One disadvantage in the public service sector is that it is hard to gauge efficiency. Profit per staff member or procurements (projects) won can be determined, but there are too many factors not under the organization’s control that influence this variable. So what does efficiency in the nonprofit sector mean?

Over the last few years I have been involved in an experiment; spearheaded by the International Committee of the Red Cross (ICRC), the Program for Humanitarian Impact Investment developed a single indicator in order to determine whether social investors will see a return on their investment or not. The ratio is a formula that includes hours of work, per staff category, to make various orthopedic devices and total work hours per week. If people actually work a full workweek and produce many (quality) devices, the value of the indicator goes up. If people don’t, it goes down. By the way, all the variables involved in this calculation are within the sphere of influence of the rehabilitation center itself.

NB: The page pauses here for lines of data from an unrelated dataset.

<file path="src/design/mac_tx_pkg.sv">
// mac transmit interface types
`default_nettype none

package mac_tx_pkg;

    // one data word of a frame
    typedef logic [63:0] qword_t;

    // byte enables of one qword, bit 0 is byte 0
    typedef logic [7:0] ben_t;

    // frame length counted in qwords
    typedef logic [12:0] qw_len_t;

    // shortest frame the sender pipeline can carry
    localparam int MIN_FRAME_QW = 3;

endpackage

`default_nettype wire
</file>
<file path="src/design/frame_ingest.sv">
// host write side of the tx path
`timescale 1ns/1ps
`default_nettype none

module frame_ingest #(
    parameter int BW      = 9,
    parameter int DESC_AW = 3
) (
    input  wire                        clk,
    input  wire                        rst,

    // host port
    input  wire                        wr_sof_i,
    input  wire mac_tx_pkg::qw_len_t   wr_len_i,
    input  wire mac_tx_pkg::ben_t      wr_lben_i,
    input  wire                        wr_en_i,
    input  wire mac_tx_pkg::qword_t    wr_data_i,

    // from sender
    input  wire [BW:0]                 committed_cons_i,
    output logic                       buf_full_o,

    // buffer write port
    output logic                       mem_we_o,
    output logic [BW-1:0]              mem_waddr_o,
    output mac_tx_pkg::qword_t         mem_wdata_o,

    // to scheduler
    output logic [BW:0]                prod_o,
    output logic                       desc_push_o,
    output mac_tx_pkg::qw_len_t        desc_len_o,
    output mac_tx_pkg::ben_t           desc_lben_o
);

    logic [BW:0]        used;           // qwords held, not yet committed

    assign used       = prod_o - committed_cons_i;
    assign buf_full_o = (used == (BW+1)'(2**BW));   // wrap bit set, low bits equal

    // write lands at the producer pointer
    assign mem_we_o    = wr_en_i;
    assign mem_waddr_o = prod_o[BW-1:0];
    assign mem_wdata_o = wr_data_i;

    always_ff @(posedge clk) begin
        if (rst) begin
            prod_o      <= '0;
            desc_push_o <= 1'b0;
        end else begin
            desc_push_o <= 1'b0;
            if (wr_en_i) begin
                prod_o <= prod_o + 1'b1;    // visible next clock
            end
            if (wr_sof_i) begin
                desc_push_o <= 1'b1;        // one push per announcement
            end
        end
    end

    // descriptor payload, qualified by desc_push_o
    always_ff @(posedge clk) begin
        if (wr_sof_i) begin
            desc_len_o  <= wr_len_i;
            desc_lben_o <= wr_lben_i;
        end
    end

endmodule

`default_nettype wire

</file>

Five parties are involved in this impact investment initiative:

Five parties diagram

The initiative is designed based on four critical drivers of efficiency:

  • a deep understanding of the technical and managerial processes in use;
  • periodic collection of critical performance data;
  • a well-constructed plan with indicators, responsibilities, and timelines that is monitored and updated on a monthly basis; and
  • a series of practical management and leadership tools.

All this sounds like common sense. But program managers have been trained in these areas for decades, with sometimes little to show for it. The challenge, which is a real consideration here, is that it is too early to determine whether this approach will (literally) pay off, especially in those centers that started from a very low bar.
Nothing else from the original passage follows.